Após o estrondoso sucesso - o filme tornou a terceira maior bilheteria da história, atrás apenas de Avatar e Titanic - Jurassic World - O Mundo dos Dinossauros já angariou sua sequência.

Entre os poucos fatos concretos sobre a continuação, temos a estreia agendada para 22 de junho de 2018, o retorno dos protagonistas Claire Dearing (Bryce Dallas Howard) e Owen Grady (Chris Pratt), bem como o de Derek Connolly e Colin Trevorrow como roteiristas. Sendo que esse último, que também dirigiu o filme atual, pode ou não voltar a tal cargo.

Mesmo que isso ainda não esteja acertado, o cineasta comentou como pretende expandir o universo ficcional da franquia em uma reveladora entrevista ao The Wired.

Trevorrow dá a entender que teremos ação em nível global: "Não será só um monte de dinossauros perseguindo pessoas numa ilha. Isso cansa rápido... Sinto que a ideia é que não seja sempre limitado a parques temáticos e existem aplicações para esse conhecimento científico que vão além do entretenimento".

Explicando como isso pode acontecer e os seus reflexos: "quando você olha para a tecnologia nuclear e como começou, o primeiro instinto era transformá-la em arma e só depois descobrimos que podíamos usá-la para a criação de energia". E ainda discorrendo sobre o assunto, fazendo uma interessante analogia com softwares livres "(...) E se essa tecnologia se tornasse open-source? É quase como se a InGen fosse um Mac. Mas o que acontece se o PC descobre os seus segredos? E se existissem 15 entidades diferentes ao redor do mundo que podem fazer um dinossauro?"

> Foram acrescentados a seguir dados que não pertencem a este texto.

This design comes from an exercise in tuning for small area and a short achievable clock period on the open sky130 flow, not from production work. Where RTL was checked, it was by simulation tests only, not by an equivalence proof against the original. No functional check of the RTL was part of runs 1 to 4. No driver is modelled on the clock port, so clocking that relies on it looks cheaper here than on a real chip. Power is estimated from default activity; no workload was simulated.

## flow/run.sh

```bash
#!/bin/bash
# Layout flow: the standard ORFS flow run unchanged except for:
#  - synthesis maps the logic with flow/abc_area.script (ABC's &nf mapper after &dch)
#    in place of ORFS's abc_area.script; the rest of synthesis is the standard one,
#    so the registers are exactly the standard synthesis's;
#  - port buffers use buf_2 instead of the resizer's default pick;
#  - the resizer's setup repair (floorplan, CTS and global-route steps) aims for
#    MARGIN ns of slack, so it also shortens paths that already meet 25 ns. The SDC,
#    clock period and I/O delays stay the design's.
# Each tool's output goes to its own log file in the work folder.
set -euo pipefail
MARGIN=18.8
W=$PWD
rm -rf "$W/scripts_abc"
cp -r "$FLOW_HOME/scripts" "$W/scripts_abc"
cp flow/abc_area.script "$W/scripts_abc/abc_area.script"
bash standard.sh SCRIPTS_DIR="$W/scripts_abc" synth > synth.log 2>&1
bash standard.sh \
  BUFFER_PORTS_ARGS="-buffer_cell sky130_fd_sc_hd__buf_2" \
  SETUP_SLACK_MARGIN="$MARGIN" \
  finish > layout.log 2>&1
test -s out/final.def
```

## flow/abc_area.script

```
strash
&get -n
&st
&dch
&nf
&put
topo
stime -c
buffer -c
upsize -c
dnsize -c
```

## standard.sh

```bash
#!/bin/bash
# synth_recipe.tcl (not shown) runs the flow's synth.tcl, then flattens the netlist and writes it again
# the make line also repeats each setting of config.mk as NAME=value (left out here)
make -C /OpenROAD-flow-scripts/flow DESIGN_CONFIG=/design/flow/config.mk WORK_HOME=/design/flow/orfs CLKGATE_MAP_FILE= SYNTH_SCRIPT=/design/flow/synth_recipe.tcl "${@:-finish}"
```

## config.mk

```make
export PLATFORM = sky130hd
export DESIGN_NAME = can_tx_mailbox
export DESIGN_NICKNAME = can_tx_mailbox
export VERILOG_FILES = /design/flow/design.v
export SDC_FILE = /design/flow/constraint.sdc
export NUM_CORES = 4
export LEC_CHECK = 0
export ABC_AREA = 1
export CAP_MARGIN = 20
export CORE_MARGIN = 2
export CORE_UTILIZATION = 70
export CTS_BUF_LIST = sky130_fd_sc_hd__clkbuf_16
export CTS_CLUSTER_DIAMETER = 100
export CTS_CLUSTER_SIZE = 24
export SLEW_MARGIN = 20
```

## constraint.sdc

```tcl
create_clock -name core_clock -period 25.0 [get_ports {clk}]
set_input_delay 5.0000 -clock core_clock [delete_from_list [all_inputs] [get_ports {clk}]]
set_output_delay 5.0000 -clock core_clock [all_outputs]
set_load 0.01 [all_outputs]
```

## design.v

```verilog
package can_tx_pkg;
    localparam int MAX_BYTES = 8;
    localparam int MAX_ID_W  = 29;
    typedef enum logic [1:0] {
        IDLE = 2'd0,
        ARB  = 2'd1,
        REQ  = 2'd2,
        WAIT = 2'd3
    } state_t;
endpackage
module can_tx_prio_sel
#(
    parameter  int NUM_MB = 10,
    parameter  int ID_W   = 11
) (
    input  logic [NUM_MB-1:0]            pending_i,
    input  logic [NUM_MB-1:0][ID_W-1:0]  ids_i,
    output logic [NUM_MB-1:0]            win_o
);
    localparam int NP = (NUM_MB + 1) / 2;    
    function automatic logic id_le(input logic [ID_W-1:0] a, input logic [ID_W-1:0] b, input logic strict);
        logic r;
        r = !strict;
        for (int k = 0; k < ID_W; k++) r = (!a[k] && b[k]) || ((!a[k] || b[k]) && r);
        id_le = r;
    endfunction
    logic [NP-1:0]           pv;        
    logic [NP-1:0][ID_W-1:0] pid;       
    logic [NP-1:0]           plo;       
    logic [NP-1:0][NP-1:0]   beats;     
    logic [NP-1:0]           pwin;
    always_comb begin
        for (int p = 0; p < NP; p++) begin
            if (2*p + 1 < NUM_MB) begin
                plo[p] = pending_i[2*p] && (!pending_i[2*p+1] || id_le(ids_i[2*p], ids_i[2*p+1], 1'b0));
                pv[p]  = pending_i[2*p] || pending_i[2*p+1];
                pid[p] = plo[p] ? ids_i[2*p] : ids_i[2*p+1];
            end else begin
                plo[p] = 1'b1;
                pv[p]  = pending_i[2*p];
                pid[p] = ids_i[2*p];
            end
        end
        for (int a = 0; a < NP; a++) begin
            for (int b = 0; b < NP; b++) begin
                if (a == b)     beats[a][b] = 1'b1;
                else if (a < b) beats[a][b] = !pv[b] || id_le(pid[a], pid[b], 1'b0);
                else            beats[a][b] = !pv[b] || id_le(pid[a], pid[b], 1'b1);
            end
        end
        for (int a = 0; a < NP; a++) pwin[a] = pv[a] && (&beats[a]);
        for (int i = 0; i < NUM_MB; i++) begin
            win_o[i] = pwin[i/2] && ((i % 2 == 0) ? plo[i/2] : !plo[i/2]);
        end
    end
endmodule
module can_tx_mailbox
#(
    parameter  int NUM_MB    = 10,
    parameter  int ID_W      = 11,
    parameter  int MAX_RETRY = 16,
    localparam int MBW       = $clog2(NUM_MB)
) (
    input  logic              clk,
    input  logic              g_rst,
    input  logic              hdr_ld,
    input  logic [ID_W-1:0]   hdr_id,
    input  logic              hdr_rtr,
    input  logic [3:0]        hdr_dlc,
    input  logic              wr_en,
    input  logic [MBW-1:0]    wr_mb,
    input  logic [2:0]        wr_idx,
    input  logic [7:0]        data_in,
    input  logic [NUM_MB-1:0] tx_buff_ld,
    output logic [NUM_MB-1:0] mb_pending,
    output logic              tx_buff_busy,
    output logic              tx_done,
    output logic [MBW-1:0]    tx_done_mb,
    output logic              tx_err,
    output logic              frame_gen_intl,
    input  logic              fg_ack,
    output logic [ID_W-1:0]   tx_id,
    output logic              tx_rtr,
    output logic [3:0]        tx_dlc,
    output logic [63:0]       tx_data,
    output logic [MBW-1:0]    tx_mb,
    input  logic              tx_success,
    input  logic              tx_fail
);
    if (NUM_MB < 2 || NUM_MB > 16 || ID_W < 1 || ID_W > can_tx_pkg::MAX_ID_W || MAX_RETRY < 1) begin : g_param_check
        $error("can_tx_mailbox: parameter out of range");
    end
    localparam int HW = ID_W + 1 + 4;           
    logic [NUM_MB-1:0]               pending_q;
    logic [NUM_MB-1:0][ID_W-1:0]     hdr_id_q;
    logic [NUM_MB-1:0]               hdr_rtr_q;
    logic [NUM_MB-1:0][3:0]          hdr_dlc_q;
    logic [NUM_MB-1:0][63:0]         data_q;
    logic [NUM_MB-1:0]               win;       
    logic [NUM_MB-1:0]               rd_sel;    
    logic [MBW-1:0]                  win_idx;
    logic [ID_W-1:0]                 tx_id_q;
    logic                            tx_rtr_q;
    logic [3:0]                      tx_dlc_q;
    logic [63:0]                     tx_data_q;
    logic [MBW-1:0]                  tx_mb_q;
    logic                            tx_done_q, busy_q;
    logic                            tx_ok, tx_bad, drop, retire;
    logic [NUM_MB-1:0]               mb_sel;    
    logic [NUM_MB-1:0]               pending_d;
    can_tx_prio_sel #(.NUM_MB(NUM_MB), .ID_W(ID_W)) u_prio_sel (
        .pending_i (pending_q),
        .ids_i     (hdr_id_q),
        .win_o     (win)
    );
    logic arb_q, req_q, wait_q;
    assign tx_ok  = wait_q && tx_success;
    assign tx_bad = wait_q && !tx_success && tx_fail;
    always_ff @(posedge clk) begin
        if (!g_rst) begin
            arb_q  <= 1'b0;
            req_q  <= 1'b0;
            wait_q <= 1'b0;
        end else begin
            arb_q  <= !arb_q && !req_q && !wait_q && (|pending_q);
            req_q  <= arb_q || (req_q && !fg_ack);
            wait_q <= (req_q && fg_ack) || (wait_q && !tx_success && !tx_fail);
        end
    end
    always_comb begin
        for (int i = 0; i < NUM_MB; i++) mb_sel[i] = (tx_mb_q == MBW'(i));
    end
    localparam int RW = $clog2(MAX_RETRY);
    logic [NUM_MB-1:0][RW-1:0] retry_q;
    logic [RW-1:0]             retry_cur, retry_nxt;
    logic                      tx_err_q;
    assign retry_cur = retry_q[tx_mb_q];
    assign drop      = tx_bad && (retry_cur == RW'(MAX_RETRY - 1));
    assign retire    = tx_ok || drop;
    assign retry_nxt = (!g_rst || retire) ? '0 : RW'(retry_cur + 1'b1);
    always_ff @(posedge clk) begin
        for (int i = 0; i < NUM_MB; i++) begin
            if (!g_rst || (mb_sel[i] && (tx_ok || tx_bad))) retry_q[i] <= retry_nxt;
        end
    end
    always_ff @(posedge clk) begin
        if (!g_rst) tx_err_q <= 1'b0;
        else        tx_err_q <= drop;
    end
    assign tx_err = tx_err_q;
    always_comb begin
        for (int i = 0; i < NUM_MB; i++) begin
            pending_d[i] = g_rst && (pending_q[i] || tx_buff_ld[i]) && !(retire && mb_sel[i]);
        end
    end
    always_ff @(posedge clk) begin
        pending_q <= pending_d;
        busy_q    <= |pending_d;
    end
    logic [NUM_MB-1:0] pend_o_q;
    always_ff @(posedge clk) begin
        for (int i = 0; i < NUM_MB; i++) begin
            pend_o_q[i] <= g_rst && (pend_o_q[i] || tx_buff_ld[i]) && !(retire && mb_sel[i]);
        end
    end
    always_ff @(posedge clk) begin
        if (!g_rst) tx_done_q <= 1'b0;
        else        tx_done_q <= tx_ok;
    end
    logic [7:0]      wd_data;
    logic [ID_W-1:0] wd_id;
    logic            wd_rtr;
    logic [3:0]      wd_dlc;
    assign wd_data = data_in & {8{g_rst}};
    assign wd_id   = hdr_id  & {ID_W{g_rst}};
    assign wd_rtr  = hdr_rtr & g_rst;
    assign wd_dlc  = hdr_dlc & {4{g_rst}};
    always_ff @(posedge clk) begin
        for (int i = 0; i < NUM_MB; i++) begin
            logic mb_wr;
            mb_wr = (wr_mb == MBW'(i)) && !pending_q[i];
            if (!g_rst || (mb_wr && hdr_ld)) begin
                hdr_id_q[i]  <= wd_id;
                hdr_rtr_q[i] <= wd_rtr;
                hdr_dlc_q[i] <= wd_dlc;
            end
            for (int k = 0; k < 8; k++) begin
                if (!g_rst || (mb_wr && wr_en && wr_idx == 3'(k))) data_q[i][8*k +: 8] <= wd_data;
            end
        end
    end
    assign rd_sel = arb_q ? win : mb_sel;
    always_comb begin
        win_idx = '0;
        for (int i = 0; i < NUM_MB; i++) if (win[i]) win_idx = win_idx | MBW'(i);
    end
    always_ff @(posedge clk) begin
        if (arb_q) tx_mb_q <= win_idx;
    end
    logic [MBW-1:0] tx_mb_o_q, rd_enc;
    always_comb begin
        rd_enc = '0;
        for (int i = 0; i < NUM_MB; i++) if (rd_sel[i]) rd_enc = rd_enc | MBW'(i);
    end
    always_ff @(posedge clk) tx_mb_o_q <= rd_enc;
    always_ff @(posedge clk) begin
        logic [ID_W-1:0] id_m;
        logic            rtr_m;
        logic [3:0]      dlc_m;
        logic [63:0]     data_m;
        id_m = '0; rtr_m = 1'b0; dlc_m = '0; data_m = '0;
        for (int i = 0; i < NUM_MB; i++) begin
            id_m   = id_m   | (hdr_id_q[i]  & {ID_W{rd_sel[i]}});
            rtr_m  = rtr_m  | (hdr_rtr_q[i] & rd_sel[i]);
            dlc_m  = dlc_m  | (hdr_dlc_q[i] & {4{rd_sel[i]}});
            data_m = data_m | (data_q[i]    & {64{rd_sel[i]}});
        end
        tx_id_q   <= id_m;
        tx_rtr_q  <= rtr_m;
        tx_dlc_q  <= dlc_m;
        tx_data_q <= data_m;
    end
    assign mb_pending     = pend_o_q;
    assign tx_buff_busy   = busy_q;
    assign tx_done        = tx_done_q;
    assign tx_done_mb     = tx_mb_o_q;
    assign frame_gen_intl = req_q;
    assign tx_id          = tx_id_q;
    assign tx_rtr         = tx_rtr_q;
    assign tx_dlc         = tx_dlc_q;
    assign tx_data        = tx_data_q;
    assign tx_mb          = tx_mb_o_q;
endmodule
```

==> results of run 1 <==
## worst min-delay path: cells and delay by family (launching register included)
family / cells / cell delay (ns)
AO/OA/AOI/OAI: 1 / 0.06
flip-flops: 1 / 0.33
AND/OR/NAND/NOR: 1 / 0.06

Por fim, ainda relembra das possibilidades abertas no longa que poderão ser exploradas novamente (o uso belicista do répteis, por exemplo): "No filme, Dr. Wu alerta Dr. Mesrani 'Nós não seremos os únicos que podem fazer um dinossauro para sempre'. Acho que isso é uma ideia interessante que mesmo que se não explorarmos completamente nesse filme, há espaço para esse universo crescer."

Claro que ele pode estar blefando em algumas partes e, em outras, tudo fica muito subentendido à nossa interpretação. Mas as ideias plantadas nos causam temor e ansiedade em graus equivalentes.